Title: Effective Dimension and the Intersection of Random Closed Sets
by Christopher Porter (Drake University) as part of Computability theory and applications
The connection between the effective dimension of sequences and membership in algorithmically random closed subsets of Cantor space was first identified by Diamondstone and Kjos-Hanssen. In this talk, I highlight joint work with Adam Case in which we extend Diamondstone and Kjos-Hanssen’s result by identifying a relationship between the effective dimension of a sequence and what we refer to as the degree of intersectability of certain families of random closed sets (also drawing on work by Cenzer and Weber on the intersections of random closed sets).
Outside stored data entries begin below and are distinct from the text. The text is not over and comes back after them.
<file path="src/rtl/spatial_gate_apply_unit_pkg.sv">
// Shared types and helpers for the spatial gate apply path and its requant stage.
package spatial_gate_apply_unit_pkg;

  typedef enum logic [0:0] {
    S_WAIT_GATE = 1'b0,
    S_STREAM    = 1'b1
  } state_e;

  // Largest value representable in a signed w-bit word.
  function automatic int sat_max(input int unsigned w);
    return (1 << (w - 1)) - 1;
  endfunction

  // Smallest value representable in a signed w-bit word.
  function automatic int sat_min(input int unsigned w);
    return -(1 << (w - 1));
  endfunction

  // Counter width that still works for a single-channel configuration.
  function automatic int unsigned cnt_width(input int unsigned n);
    return (n > 1) ? $clog2(n) : 1;
  endfunction

endpackage

</file>
<file path="src/rtl/requant_saturate.sv">
// Combinational requantiser: arithmetic right shift of a double-width product, then clamp to DATA_W.
module requant_saturate
  import spatial_gate_apply_unit_pkg::*;
#(
  parameter int unsigned DATA_W = 8,
  parameter int unsigned FRAC   = 6
) (
  input  logic signed [2*DATA_W-1:0] prod_i,
  output logic signed [DATA_W-1:0]   data_o
);

  localparam int unsigned ProdW = 2 * DATA_W;
  localparam logic signed [ProdW-1:0] MaxV = ProdW'(sat_max(DATA_W));
  localparam logic signed [ProdW-1:0] MinV = ProdW'(sat_min(DATA_W));

  logic signed [ProdW-1:0] shifted;

  // Arithmetic shift rounds toward negative infinity.
  assign shifted = prod_i >>> FRAC;

  always_comb begin
    data_o = shifted[DATA_W-1:0];
    if (shifted > MaxV) begin
      data_o = MaxV[DATA_W-1:0];
    end else if (shifted < MinV) begin
      data_o = MinV[DATA_W-1:0];
    end
  end

endmodule

</file>
<file path="src/rtl/spatial_gate_apply_unit.sv">
// Broadcasts one per-pixel spatial gate over IN_CH serial channel samples, gating each sample.
module spatial_gate_apply_unit
  import spatial_gate_apply_unit_pkg::*;
#(
  parameter int unsigned DATA_W    = 8,
  parameter int unsigned IN_CH     = 8,
  parameter int unsigned GATE_FRAC = 6
) (
  input  logic                     clk,
  input  logic                     rst_n,
  input  logic                     i_gate_valid,
  input  logic signed [DATA_W-1:0] i_gate,
  output logic                     o_gate_ready,
  input  logic                     i_valid,
  input  logic signed [DATA_W-1:0] i_data,
  output logic                     o_ready,
  output logic                     o_valid,
  output logic signed [DATA_W-1:0] o_data,
  output logic                     o_last,
  input  logic                     i_ready
);

  localparam int unsigned ProdW = 2 * DATA_W;
  localparam int unsigned CntW  = cnt_width(IN_CH);
  localparam logic [CntW-1:0] LastCh = CntW'(IN_CH - 1);

  state_e                    state_q, state_d;
  logic [CntW-1:0]           ch_cnt_q, ch_cnt_d;
  logic signed [DATA_W-1:0]  gate_q, gate_d;
  logic                      valid_q, valid_d;
  logic signed [DATA_W-1:0]  data_q, data_d;
  logic                      last_q, last_d;

  logic                      gate_acc;
  logic                      feat_acc;
  logic                      last_ch;
  logic signed [ProdW-1:0]   prod;
  logic signed [DATA_W-1:0]  gated;

  assign o_gate_ready = (state_q == S_WAIT_GATE);
  // Stall only when a held output is not being drained this cycle.
  assign o_ready      = (state_q == S_STREAM) && (!valid_q || i_ready);

  assign gate_acc = i_gate_valid && o_gate_ready;
  assign feat_acc = i_valid && o_ready;
  assign last_ch  = (ch_cnt_q == LastCh);

  assign prod = ProdW'(i_data) * ProdW'(gate_q);

  requant_saturate #(
    .DATA_W (DATA_W),
    .FRAC   (GATE_FRAC)
  ) u_requant_saturate (
    .prod_i (prod),
    .data_o (gated)
  );

  always_comb begin
    state_d  = state_q;
    ch_cnt_d = ch_cnt_q;
    gate_d   = gate_q;
    unique case (state_q)
      S_WAIT_GATE: begin
        if (gate_acc) begin
          gate_d   = i_gate;
          ch_cnt_d = '0;
          state_d  = S_STREAM;
        end
      end
      S_STREAM: begin
        if (feat_acc) begin
          if (last_ch) begin
            ch_cnt_d = '0;
            state_d  = S_WAIT_GATE;
          end else begin
            ch_cnt_d = ch_cnt_q + CntW'(1);
          end
        end
      end
      default: state_d = S_WAIT_GATE;
    endcase
  end

  // Output register: a new sample replaces the held one; a drain without refill empties it.
  always_comb begin
    valid_d = valid_q;
    data_d  = data_q;
    last_d  = last_q;
    if (feat_acc) begin
      valid_d = 1'b1;
      data_d  = gated;
      last_d  = last_ch;
    end else if (i_ready) begin
      valid_d = 1'b0;
    end
  end

  always_ff @(posedge clk) begin
    if (!rst_n) begin
      state_q  <= S_WAIT_GATE;
      ch_cnt_q <= '0;
      gate_q   <= '0;
      valid_q  <= 1'b0;
      data_q   <= '0;
      last_q   <= 1'b0;
    end else begin
      state_q  <= state_d;
      ch_cnt_q <= ch_cnt_d;
      gate_q   <= gate_d;
      valid_q  <= valid_d;
      data_q   <= data_d;
      last_q   <= last_d;
    end
  end

  assign o_valid = valid_q;
  assign o_data  = data_q;
  assign o_last  = last_q;

endmodule

</file>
As we show, (1) the number of relatively random closed sets that can have a non-empty intersection varies depending on the choice of underlying probability measure on the space of closed subsets of Cantor space—this number being the degree of intersectability of a given family of random closed sets—and (2) the effective dimension of a sequence X is inversely proportional to the minimum degree of intersectability of a family of random closed sets, at least one of which contains X as a member. Put more simply, a sequence of lower dimension can only be in random closed sets with more branching, which are thus more intersectable, whereas higher dimension sequences can be in random closed sets with less branching, which are thus less intersectable, and the relationship between these two quantities (that is, effective dimension and degree of intersectability) can be given explicitly.